Millikan oildrop experiment: archimedes' principle

[Looh]

Hello!

My physics teacher gave me an assignment to work out (theoretically) how Millikan's oildrop experiment works.

The simple principle of the experiment (as far as I know):
$E = \frac{F}{Q}$
$F = mg$
$mg = qE \rightarrow q = \frac{mg}{E}$

However, after reading a bit on Wikipedia it seems as if there is more involved in order to receive an acceptable value of the particle.

Archimedes' principle:
$F = pVg$

Volume of a sphere (the oildrop):
$V = \frac{4πr^3}{3}$

The weight of the drop:
$w = \frac{4πr^3}{3}(p - p_{air})g$

I don't understand why p is being subtracted by p_air, what density does p refer to?


I'm sorry if I'm ambiguous or outright wrong, I'm not particularly good at physics.
You can read more about the method I'm trying to understand here: http://en.wikipedia.org/wiki/Oil_drop_experiment#Method

Thanks in advance!

 

[Borek]

It is ρ (Greek letter rho) not p.

ρ is a density of the oil.

 

[HallsofIvy]

In other words, $\frac{4\pi r^3}{3}\rho$, the volume of the oil drop times the density of oil, is the actual gravitational force on the oil drop. $\frac{4\pi r^3}{3}\rho_{air}$ is that same volume times the density of oil.

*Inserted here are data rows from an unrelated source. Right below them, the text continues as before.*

$ cat src/scct_wb_regs.sv
/*
 * scct bus block
 * Wishbone classic slave, write strobe decode, read mux and interrupt combine
 */
`timescale 1ns/1ps

module scct_wb_regs
   import scct_timer_pkg::*, scct_reg_pkg::*;
(
   input  logic                    clk,
   input  logic                    rst,
   input  logic                    wb_cyc_i,
   input  logic                    wb_stb_i,
   input  logic                    wb_we_i,
   input  logic [ADR_W-1:0]        wb_adr_i,
   input  logic [DAT_W-1:0]        wb_dat_i,
   output logic [DAT_W-1:0]        wb_dat_o,
   output logic                    wb_ack_o,
   output wr_bus_t                 wr_o,
   input  ctr_state_t              ctr_i,
   input  ch_state_t [NUM_CH-1:0]  ch_i,
   input  logic [NUM_CH-1:0]       pins_i,
   output logic                    irq_o
);

   logic                ack_q;
   logic [NUM_REG-1:0]  sel_q;
   logic [DAT_W-1:0]    wdat_q;
   logic [DAT_W-1:0]    rdat_q;
   logic                req;
   logic [NUM_REG-1:0]  dec;
   logic [DAT_W-1:0]    rd_mux;
   logic [NUM_CH-1:0]   mode_v;
   logic [2*NUM_CH-1:0] act_v;
   logic [NUM_CH-1:0]   ie_v;
   logic [NUM_CH-1:0]   is_v;
   logic [NUM_CH-1:0]   out_v;

   // a new access gets ack in the following cycle
   assign req = wb_cyc_i && wb_stb_i && !ack_q;

   // gather per-channel fields into register images
   always_comb begin
      for (int n = 0; n < NUM_CH; n++) begin
         mode_v[n]      = ch_i[n].mode;
         act_v[2*n +: 2] = ch_i[n].act;
         ie_v[n]        = ch_i[n].ie;
         is_v[n]        = ch_i[n].is;
         out_v[n]       = ch_i[n].pin;
      end
   end

   // addresses past the map select nothing
   always_comb begin
      dec = '0;
      if (wb_adr_i < NUM_REG) begin
         dec[wb_adr_i] = 1'b1;
      end
   end

   always_comb begin
      rd_mux = '0;
      case (wb_adr_i)
         REG_CTR:     rd_mux = DAT_W'(ctr_i.ctr);
         REG_PSC:     rd_mux = DAT_W'(ctr_i.psc);
         REG_CTR_IE:  rd_mux = DAT_W'(ctr_i.ie);
         REG_CTR_IS:  rd_mux = DAT_W'(ctr_i.is);
         REG_CH_MODE: rd_mux = DAT_W'(mode_v);
         REG_CH_ACT:  rd_mux = DAT_W'(act_v);
         REG_CH_IE:   rd_mux = DAT_W'(ie_v);
         REG_CH_IS:   rd_mux = DAT_W'(is_v);
         REG_CH_INP:  rd_mux = DAT_W'(pins_i);
         REG_CH_OUT:  rd_mux = DAT_W'(out_v);
         default: begin
            if (wb_adr_i >= REG_CCR0 && wb_adr_i < NUM_REG) begin
               rd_mux = DAT_W'(ch_i[wb_adr_i - REG_CCR0].ccr);
            end
         end
      endcase
   end

   always_ff @(posedge clk or posedge rst) begin
      if (rst) begin
         ack_q  <= 1'b0;
         sel_q  <= '0;
         wdat_q <= '0;
         rdat_q <= '0;
      end else begin
         ack_q <= req;
         // strobe lines up with ack
         sel_q <= (req && wb_we_i) ? dec : '0;
         if (req && wb_we_i) begin
            wdat_q <= wb_dat_i;
         end
         if (req && !wb_we_i) begin
            rdat_q <= rd_mux;
         end
      end
   end

   assign wb_ack_o = ack_q;
   assign wb_dat_o = rdat_q;
   assign wr_o     = '{sel: sel_q, dat: wdat_q};

   assign irq_o = (ctr_i.ie & ctr_i.is) | (|(ie_v & is_v));

   a_ack_single: assert property (@(posedge clk) disable iff (rst)
      wb_ack_o |=> !wb_ack_o);

endmodule

$ cat src/scct_channel.sv
/*
 * scct channel
 * one input-capture / output-compare channel with its own pin
 */
`timescale 1ns/1ps

module scct_channel
   import scct_timer_pkg::*, scct_reg_pkg::*;
#(
   parameter int unsigned CH_IDX = 0
) (
   input  logic       clk,
   input  logic       rst,
   input  wr_bus_t    wr_i,
   input  ctr_state_t ctr_i,
   input  logic       pin_i,
   output ch_state_t  state_o
);

   localparam int unsigned CCR_IDX = REG_CCR0 + CH_IDX;

   // [1:0] synchronizer, [2] previous level
   logic [2:0]       sync_q;
   logic             rise_q;
   logic             mode_q;
   logic [1:0]       act_q;
   logic [CTR_W-1:0] ccr_q;
   logic             ie_q;
   logic             is_q;
   logic             pin_q;
   logic             capture;
   logic             match;
   logic             is_clr;

   assign capture = mode_q && rise_q;
   // counter has just stepped onto CCR
   assign match   = !mode_q && ctr_i.tick && (ctr_i.ctr == ccr_q);
   assign is_clr  = wr_i.sel[REG_CH_IS] && wr_i.dat[CH_IDX];

   always_ff @(posedge clk or posedge rst) begin
      if (rst) begin
         sync_q <= '0;
         rise_q <= 1'b0;
      end else begin
         sync_q <= {sync_q[1:0], pin_i};
         rise_q <= sync_q[1] & ~sync_q[2];
      end
   end

   always_ff @(posedge clk or posedge rst) begin
      if (rst) begin
         mode_q <= 1'b0;
         act_q  <= ACT_NONE;
         ccr_q  <= '0;
         ie_q   <= 1'b0;
         is_q   <= 1'b0;
         pin_q  <= 1'b0;
      end else begin
         if (wr_i.sel[REG_CH_MODE]) begin
            mode_q <= wr_i.dat[CH_IDX];
         end
         if (wr_i.sel[REG_CH_ACT]) begin
            act_q <= wr_i.dat[2*CH_IDX +: 2];
         end
         if (wr_i.sel[REG_CH_IE]) begin
            ie_q <= wr_i.dat[CH_IDX];
         end
         // a capture overrides a CCR write in the same cycle
         if (capture) begin
            ccr_q <= ctr_i.ctr;
         end else if (wr_i.sel[CCR_IDX]) begin
            ccr_q <= wr_i.dat[CTR_W-1:0];
         end
         if (match) begin
            case (act_q)
               ACT_SET: pin_q <= 1'b1;
               ACT_CLR: pin_q <= 1'b0;
               ACT_TGL: pin_q <= ~pin_q;
               default: pin_q <= pin_q;
            endcase
         end
         is_q <= (is_q & ~is_clr) | capture | match;
      end
   end

   assign state_o = '{mode: mode_q, act: act_q, ccr: ccr_q,
                      ie: ie_q, is: is_q, pin: pin_q};

   // pin holds its level for as long as the channel captures
   a_capture_pin_stable: assert property (@(posedge clk) disable iff (rst)
      mode_q |=> $stable(pin_q));

endmodule
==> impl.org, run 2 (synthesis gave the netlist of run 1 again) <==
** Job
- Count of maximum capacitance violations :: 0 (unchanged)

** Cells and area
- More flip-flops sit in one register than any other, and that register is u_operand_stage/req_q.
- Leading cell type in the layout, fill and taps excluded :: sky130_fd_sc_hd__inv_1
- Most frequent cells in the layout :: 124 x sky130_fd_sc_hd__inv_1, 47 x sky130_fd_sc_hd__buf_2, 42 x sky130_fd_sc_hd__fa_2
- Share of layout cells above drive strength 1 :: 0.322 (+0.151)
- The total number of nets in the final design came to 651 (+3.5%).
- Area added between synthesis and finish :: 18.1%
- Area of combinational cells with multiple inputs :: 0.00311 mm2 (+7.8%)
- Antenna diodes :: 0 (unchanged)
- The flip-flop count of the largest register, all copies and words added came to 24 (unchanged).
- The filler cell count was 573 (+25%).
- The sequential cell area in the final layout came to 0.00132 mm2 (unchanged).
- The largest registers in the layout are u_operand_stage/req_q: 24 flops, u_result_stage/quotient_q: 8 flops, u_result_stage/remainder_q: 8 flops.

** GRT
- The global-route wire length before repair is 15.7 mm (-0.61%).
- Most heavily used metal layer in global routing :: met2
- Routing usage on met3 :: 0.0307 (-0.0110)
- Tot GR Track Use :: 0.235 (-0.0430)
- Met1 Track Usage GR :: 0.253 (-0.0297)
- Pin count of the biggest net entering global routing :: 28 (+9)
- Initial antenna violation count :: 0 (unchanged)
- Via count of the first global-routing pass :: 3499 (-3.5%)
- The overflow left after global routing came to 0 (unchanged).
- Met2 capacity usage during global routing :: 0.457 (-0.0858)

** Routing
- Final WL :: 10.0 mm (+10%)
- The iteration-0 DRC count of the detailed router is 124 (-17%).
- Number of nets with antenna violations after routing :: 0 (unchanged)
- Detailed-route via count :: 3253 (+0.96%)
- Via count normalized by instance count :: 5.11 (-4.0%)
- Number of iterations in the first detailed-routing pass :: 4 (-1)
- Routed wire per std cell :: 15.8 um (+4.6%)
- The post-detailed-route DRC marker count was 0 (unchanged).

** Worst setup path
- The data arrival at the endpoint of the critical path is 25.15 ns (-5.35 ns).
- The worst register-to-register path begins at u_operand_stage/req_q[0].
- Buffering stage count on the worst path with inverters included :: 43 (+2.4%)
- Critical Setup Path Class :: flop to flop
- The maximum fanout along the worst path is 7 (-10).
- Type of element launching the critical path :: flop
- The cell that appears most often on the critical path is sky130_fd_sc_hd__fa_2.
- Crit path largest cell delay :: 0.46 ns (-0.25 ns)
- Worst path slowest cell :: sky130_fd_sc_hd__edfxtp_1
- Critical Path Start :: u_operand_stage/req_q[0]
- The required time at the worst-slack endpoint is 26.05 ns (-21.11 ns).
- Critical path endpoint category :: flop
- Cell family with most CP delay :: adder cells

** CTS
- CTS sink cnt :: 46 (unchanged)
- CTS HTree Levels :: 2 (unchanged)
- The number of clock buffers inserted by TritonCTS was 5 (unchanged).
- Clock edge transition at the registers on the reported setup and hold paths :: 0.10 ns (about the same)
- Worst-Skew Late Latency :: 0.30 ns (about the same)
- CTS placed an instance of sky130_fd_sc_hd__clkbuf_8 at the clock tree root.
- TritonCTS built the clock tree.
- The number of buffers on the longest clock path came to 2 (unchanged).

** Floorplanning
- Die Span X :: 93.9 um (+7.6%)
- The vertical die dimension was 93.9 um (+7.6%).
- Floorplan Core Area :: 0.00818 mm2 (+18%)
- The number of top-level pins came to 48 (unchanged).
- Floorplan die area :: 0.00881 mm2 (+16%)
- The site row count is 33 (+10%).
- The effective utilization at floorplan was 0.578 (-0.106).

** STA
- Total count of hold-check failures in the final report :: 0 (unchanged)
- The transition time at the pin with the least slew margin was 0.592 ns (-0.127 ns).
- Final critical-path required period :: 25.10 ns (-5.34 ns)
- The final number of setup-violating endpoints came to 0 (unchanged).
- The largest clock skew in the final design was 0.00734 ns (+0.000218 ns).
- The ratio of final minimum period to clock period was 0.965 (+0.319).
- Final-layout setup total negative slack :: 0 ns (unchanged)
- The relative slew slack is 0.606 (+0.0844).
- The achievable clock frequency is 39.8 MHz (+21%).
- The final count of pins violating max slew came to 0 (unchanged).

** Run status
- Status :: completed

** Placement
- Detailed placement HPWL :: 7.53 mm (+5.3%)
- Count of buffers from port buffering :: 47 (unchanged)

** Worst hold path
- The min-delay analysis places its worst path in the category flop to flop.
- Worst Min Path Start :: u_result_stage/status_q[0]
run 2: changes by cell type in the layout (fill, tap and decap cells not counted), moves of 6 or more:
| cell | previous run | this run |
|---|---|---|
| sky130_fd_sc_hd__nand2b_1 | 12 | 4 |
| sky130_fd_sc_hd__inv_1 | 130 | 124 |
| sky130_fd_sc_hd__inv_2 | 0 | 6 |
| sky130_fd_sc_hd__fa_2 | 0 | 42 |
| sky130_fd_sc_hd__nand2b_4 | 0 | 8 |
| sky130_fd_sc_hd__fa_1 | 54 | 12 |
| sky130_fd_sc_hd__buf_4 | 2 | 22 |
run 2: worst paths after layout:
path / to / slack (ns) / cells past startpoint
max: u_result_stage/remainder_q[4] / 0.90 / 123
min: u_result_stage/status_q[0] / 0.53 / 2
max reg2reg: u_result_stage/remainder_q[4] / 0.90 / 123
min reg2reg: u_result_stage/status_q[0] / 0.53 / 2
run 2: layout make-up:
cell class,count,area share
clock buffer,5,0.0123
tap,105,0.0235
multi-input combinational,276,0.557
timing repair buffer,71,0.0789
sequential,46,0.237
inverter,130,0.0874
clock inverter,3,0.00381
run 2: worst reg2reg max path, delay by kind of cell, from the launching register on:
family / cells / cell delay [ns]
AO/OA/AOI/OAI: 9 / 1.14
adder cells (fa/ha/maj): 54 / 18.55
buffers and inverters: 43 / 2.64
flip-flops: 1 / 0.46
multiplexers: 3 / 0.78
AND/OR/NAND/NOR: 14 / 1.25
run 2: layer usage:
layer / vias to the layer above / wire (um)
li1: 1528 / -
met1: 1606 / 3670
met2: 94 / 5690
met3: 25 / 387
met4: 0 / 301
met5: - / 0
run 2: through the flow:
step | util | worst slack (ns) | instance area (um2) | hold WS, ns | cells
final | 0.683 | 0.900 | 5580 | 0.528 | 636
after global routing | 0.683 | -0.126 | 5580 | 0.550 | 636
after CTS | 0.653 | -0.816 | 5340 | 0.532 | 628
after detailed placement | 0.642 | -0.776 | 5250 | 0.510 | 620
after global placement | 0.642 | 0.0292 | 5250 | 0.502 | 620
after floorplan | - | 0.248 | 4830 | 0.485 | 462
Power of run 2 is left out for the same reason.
$ cat config.mk
export PLATFORM = sky130hd
export DESIGN_NAME = pixel_scan
export DESIGN_NICKNAME = d
export VERILOG_FILES = /design/src/hdl/card_pkg.sv /design/src/hdl/pixel_scan.sv
export VERILOG_INCLUDE_DIRS = /design/src /design/src/include
export SDC_FILE = /design/constraint.sdc
export NUM_CORES = 1
export LEC_CHECK = 0
export ABC_CLOCK_PERIOD_IN_PS = 1730
export BUFFER_PORTS_ARGS = -buffer_cell sky130_fd_sc_hd__buf_2
export CAP_MARGIN = 10
export CORE_MARGIN = 2
export CORE_UTILIZATION = 55
export DETAILED_ROUTE_END_ITERATION = 16
export PLACE_DENSITY_LB_ADDON = 0.12
export SETUP_SLACK_MARGIN = 0.2
export SLEW_MARGIN = 20
export SYNTH_ARGS = -nofsm -noshare
export SYNTH_HDL_FRONTEND = slang
export SYNTH_SLANG_ARGS = --single-unit
$ cat constraint.sdc
create_clock -name clk -period 1.73 [get_ports clk]
set_input_delay 0.346 -clock clk [delete_from_list [all_inputs] [get_ports clk]]
set_output_delay 0.346 -clock clk [all_outputs]
set_load 0.05 [all_outputs]
[src/hdl/pixel_fifo.sv]
`timescale 1ns/1ps
`include "card_defs.svh"

module pixel_fifo import card_pkg::*; #(
	parameter int DEPTH = `PIX_FIFO_DEPTH
) (
	input  logic    clk,
	input  logic    rst_n,
	input  pixel_t  in,
	input  logic    in_valid,
	input  logic    out_ready,
	output logic    in_ready,
	output pixel_t  out,
	output logic    out_valid
);

	localparam int AW = (DEPTH > 1) ? $clog2(DEPTH) : 1;
	localparam int CW = $clog2(DEPTH + 1);

	pixel_t          mem [DEPTH];
	logic [AW-1:0]   wr_ptr;
	logic [AW-1:0]   rd_ptr;
	logic [CW-1:0]   count;
	logic            push;
	logic            pop;

	// Wrap explicitly so DEPTH need not be a power of two
	function automatic logic [AW-1:0] next_ptr(input logic [AW-1:0] p);
		return (p == AW'(DEPTH - 1)) ? '0 : p + 1'b1;
	endfunction

	assign in_ready  = (count != CW'(DEPTH));
	assign out_valid = (count != '0);
	assign push      = in_valid && in_ready;
	assign pop       = out_valid && out_ready;
	assign out       = mem[rd_ptr];

	always_ff @(posedge clk or negedge rst_n) begin
		if (!rst_n) begin
			wr_ptr <= '0;
			rd_ptr <= '0;
			count  <= '0;
		end else begin
			if (push) wr_ptr <= next_ptr(wr_ptr);
			if (pop) rd_ptr <= next_ptr(rd_ptr);
			case ({push, pop})
				2'b10:   count <= count + 1'b1;
				2'b01:   count <= count - 1'b1;
				default: ;
			endcase
		end
	end

	always_ff @(posedge clk) begin
		if (push) mem[wr_ptr] <= in;
	end

endmodule
--- src/include/card_defs.svh ---
`ifndef CARD_DEFS_SVH
`define CARD_DEFS_SVH

//////////////////////////////
// Active raster in pixels
`define H_ACTIVE 640
`define V_ACTIVE 480

//////////////////////////////
// Card grid, 4x4 slots
`define GRID_X0 121
`define GRID_Y0 60
`define CARD_PITCH 100
`define CARD_W 100
`define CARD_H 100

// Colour of a face-down card, RRR_GGG_BBB
`define CARD_BACK_RGB 9'b001_001_110

// Rendered pixel buffer
`define PIX_FIFO_DEPTH 8

`endif

--- src/hdl/card_pkg.sv ---
package card_pkg;

	// Board commands
	typedef enum logic [1:0] {
		OP_FACE_UP,
		OP_FACE_DOWN,
		OP_REMOVE,
		OP_RESET_BOARD
	} card_op_t;

	// Per-slot card state
	typedef enum logic [1:0] {
		SLOT_DOWN,
		SLOT_UP,
		SLOT_GONE
	} slot_state_t;

	typedef enum logic {
		SCAN_IDLE,
		SCAN_RUN
	} scan_state_t;

	typedef struct packed {
		card_op_t    op;
		logic [3:0]  slot;
	} card_cmd_t;

	// Slot 0 is top left, row-major
	typedef slot_state_t [15:0] board_t;

	typedef struct packed {
		logic [9:0]  x;
		logic [9:0]  y;
		logic        sof;
		logic        eof;
	} pix_req_t;

	typedef struct packed {
		logic [8:0]  rgb;
		logic        card_on;
		logic        sof;
		logic        eof;
	} pixel_t;

endpackage

--- src/hdl/pixel_out.sv ---
`timescale 1ns/1ps

module pixel_out import card_pkg::*; (
	input  logic        clk,
	input  logic        rst_n,
	input  pixel_t      in,
	input  logic        in_valid,
	input  logic        pix_ready,
	output logic        in_ready,
	output pixel_t      pix,
	output logic        pix_valid,
	output logic [7:0]  frame_count
);

	logic delivered;

	// Load when empty or when the sink takes the current pixel
	assign in_ready  = !pix_valid || pix_ready;
	assign delivered = pix_valid && pix_ready;

	always_ff @(posedge clk or negedge rst_n) begin
		if (!rst_n) begin
			pix_valid <= 1'b0;
		end else if (in_ready) begin
			pix_valid <= in_valid;
		end
	end

	always_ff @(posedge clk) begin
		if (in_ready && in_valid) pix <= in;
	end

	//////////////////////////////
	// Frames handed to the sink, wraps at 256
	always_ff @(posedge clk or negedge rst_n) begin
		if (!rst_n) begin
			frame_count <= '0;
		end else if (delivered && pix.eof) begin
			frame_count <= frame_count + 8'd1;
		end
	end

endmodule
--- config.mk ---
export PLATFORM = sky130hd
export DESIGN_NAME = vnu_control_unit
export DESIGN_NICKNAME = d
export VERILOG_FILES = /design/src/design/vnu_ctrl_pkg.sv /design/src/design/vnu_control_unit.sv /design/src/design/sched_strobe_decode.sv /design/src/design/vnu_sched_fsm.sv /design/src/design/ib_load_handshake.sv
export VERILOG_INCLUDE_DIRS = /design/src /design/src/design
export SDC_FILE = /design/constraint.sdc
export NUM_CORES = 1
export LEC_CHECK = 0
export BUFFER_PORTS_ARGS = -buffer_cell sky130_fd_sc_hd__buf_2
export CAP_MARGIN = 20
export CORE_UTILIZATION = 50
export CTS_CLUSTER_DIAMETER = 200
export DETAILED_ROUTE_END_ITERATION = 10
export PLACE_DENSITY = 0.73
export SYNTH_ARGS = -nofsm -noshare
export SYNTH_HDL_FRONTEND = slang
export SYNTH_HIERARCHICAL = 1
export SYNTH_SLANG_ARGS = --single-unit
--- constraint.sdc ---
create_clock -name read_clk -period 2.2 [get_ports read_clk]
set_input_delay 0.22 -clock read_clk [delete_from_list [all_inputs] [get_ports read_clk]]
set_output_delay 0.22 -clock read_clk [all_outputs]
set_load 0.02 [all_outputs]
--- src/design/vnu_ctrl_params.svh ---
`ifndef VNU_CTRL_PARAMS_SVH
`define VNU_CTRL_PARAMS_SVH

////////////////////////////////
// IB-RAM function units
////////////////////////////////
`define VNU_FUNC_NUM 2           // vnu IB-RAM function units
`define VNU_FUNC_CYCLE 3         // phase cycles per vnu function stage

////////////////////////////////
// phase lengths in read_clk cycles
////////////////////////////////
`define CH_BUBBLE_CYCLES 2       // channel buffer bubble
`define MEM_RD_CYCLES 2          // c2v fetch then v2c source select
`define VNU_PIPE_CYCLES 5        // vnu pipe, VNU_OUT counts as the next step
`define BS_CYCLES 2              // barrel shifter takes two cycles

`define LAYER_NUM 3              // layers per iteration, one-hot width

// shortest write hold before the writer's acknowledge counts
`define LOAD_HANDSHAKE_LATENCY 3

`define PHASE_CNT_W 3            // wide enough for the longest timed phase

`endif
--- src/design/vnu_ctrl_pkg.sv ---
package vnu_ctrl_pkg;

	// scheduler phases of one decoding layer
	// keep this order, the strobe decoder compares ranges of it
	typedef enum logic [3:0] {
		INIT_LOAD   = 4'd0,  // kick off the initial IB-RAM loads
		IB_RAM_PEND = 4'd1,  // wait for the vnu IB-RAMs
		CH_FETCH    = 4'd2,  // channel buffer read
		CH_BUBBLE   = 4'd3,
		MEM_FETCH   = 4'd4,  // c2v fetch then v2c source
		VNU_PIPE    = 4'd5,
		VNU_OUT     = 4'd6,  // last vnu step
		BS_WB       = 4'd7,  // barrel shift write-back
		PAGE_ALIGN  = 4'd8,
		MEM_WB      = 4'd9,
		IDLE        = 4'd10  // wait for end of layer
	} sched_state_e;

endpackage

--- src/design/vnu_control_unit.sv ---
`timescale 1ns/1ps
`include "vnu_ctrl_params.svh"

module vnu_control_unit import vnu_ctrl_pkg::*; (
	input  logic                     read_clk,
	input  logic                     rstn,
	input  logic                     fsm_en_i,
	input  logic                     termination_i,
	input  logic                     layer_finish_i,
	input  logic [`VNU_FUNC_NUM-1:0] vn_iter_update_i,  // vnu writer acknowledges
	input  logic                     dn_iter_update_i,  // dnu writer acknowledge
	output sched_state_e             state_o,
	output logic [`LAYER_NUM-1:0]    layer_cnt_o,
	output logic                     last_layer_o,
	output logic                     vnu_update_pend_o,
	output logic                     hard_decision_done_o,
	output logic [`VNU_FUNC_NUM-1:0] vnu_wr_o,
	output logic [`VNU_FUNC_NUM-1:0] vnu_rd_o,
	output logic                     dnu_wr_o,
	output logic                     dnu_rd_o,
	output logic                     ch_ram_fetch_o,
	output logic                     c2v_mem_fetch_o,
	output logic                     v2c_src_o,
	output logic                     v2c_bs_en_o,
	output logic                     v2c_pa_en_o,
	output logic                     v2c_mem_we_o
);

	logic [`PHASE_CNT_W-1:0]  phase_cnt;
	logic [`VNU_FUNC_NUM-1:0] vnu_load_start;
	logic [`VNU_FUNC_NUM-1:0] vnu_busy;
	logic                     dnu_load_start;
	logic                     ib_busy;  // any vnu IB-RAM still loading

	assign ib_busy           = |vnu_busy;
	assign vnu_update_pend_o = ib_busy;

	////////////////////////////////
	// scheduler and strobes
	////////////////////////////////
	vnu_sched_fsm i_fsm (
		.read_clk       (read_clk),
		.rstn           (rstn),
		.fsm_en_i       (fsm_en_i),
		.termination_i  (termination_i),
		.layer_finish_i (layer_finish_i),
		.ib_busy_i      (ib_busy),
		.state_o        (state_o),
		.phase_cnt_o    (phase_cnt),
		.layer_cnt_o    (layer_cnt_o),
		.last_layer_o   (last_layer_o)
	);

	sched_strobe_decode i_decode (
		.read_clk             (read_clk),
		.rstn                 (rstn),
		.state_i              (state_o),
		.phase_cnt_i          (phase_cnt),
		.last_layer_i         (last_layer_o),
		.vnu_load_start_o     (vnu_load_start),
		.dnu_load_start_o     (dnu_load_start),
		.hard_decision_done_o (hard_decision_done_o),
		.vnu_rd_o             (vnu_rd_o),
		.dnu_rd_o             (dnu_rd_o),
		.ch_ram_fetch_o       (ch_ram_fetch_o),
		.c2v_mem_fetch_o      (c2v_mem_fetch_o),
		.v2c_src_o            (v2c_src_o),
		.v2c_bs_en_o          (v2c_bs_en_o),
		.v2c_pa_en_o          (v2c_pa_en_o),
		.v2c_mem_we_o         (v2c_mem_we_o)
	);

	////////////////////////////////
	// IB-RAM load handshakes
	////////////////////////////////
	for (genvar j = 0; j < `VNU_FUNC_NUM; j++) begin : g_vnu_hs
		ib_load_handshake i_vnu_hs (
			.read_clk      (read_clk),
			.rstn          (rstn),
			.load_start_i  (vnu_load_start[j]),
			.iter_update_i (vn_iter_update_i[j]),
			.wr_o          (vnu_wr_o[j]),
			.busy_o        (vnu_busy[j])
		);
	end

	// dnu refresh never stalls the schedule
	ib_load_handshake i_dnu_hs (
		.read_clk      (read_clk),
		.rstn          (rstn),
		.load_start_i  (dnu_load_start),
		.iter_update_i (dn_iter_update_i),
		.wr_o          (dnu_wr_o),
		.busy_o        ()
	);

endmodule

Their difference is the "net weight", the actual weight of the oil minus the weight of the air it displaces.

 

[Looh]

It is ρ (Greek letter rho) not p.

ρ is a density of the oil.

In other words, $\frac{4\pi r^3}{3}\rho$, the volume of the oil drop times the density of oil, is the actual gravitational force on the oil drop. $\frac{4\pi r^3}{3}\rho_{air}$ is that same volume times the density of oil. Their difference is the "net weight", the actual weight of the oil minus the weight of the air it displaces.

Ah, yes, I understand now! Many thanks to both of you!

 

[Nickie]

Hi there!

First of all, great job on trying to understand the Millikan oildrop experiment! It is a very important experiment in the field of physics and it is great that you are taking the time to understand it.

In this experiment, Robert Millikan used the principles of both electrostatics and fluid mechanics to determine the charge of an electron. The experiment involved suspending tiny oil droplets in a chamber and using an electric field to measure the charge on the droplets.

Now, let's talk about Archimedes' principle. This principle states that the buoyant force on an object in a fluid is equal to the weight of the fluid that the object displaces. In simpler terms, it means that the weight of an object in a fluid will be reduced by the weight of the fluid it displaces. In the case of the oildrop experiment, the oil droplet is suspended in air, which can be considered a fluid for this experiment. So, the weight of the droplet will be reduced by the weight of the air it displaces.

Now, let's look at the equation you provided for Archimedes' principle:
F = pVg

Here, p refers to the density of the fluid, which in this case is air. The density of air is much lower than that of the oil droplet, so it is being subtracted from the density of the droplet (p-p_air). This is to account for the weight of the air that the droplet displaces.

I hope this helps you understand the concept better. Keep up the good work and don't be afraid to ask questions if you need further clarification!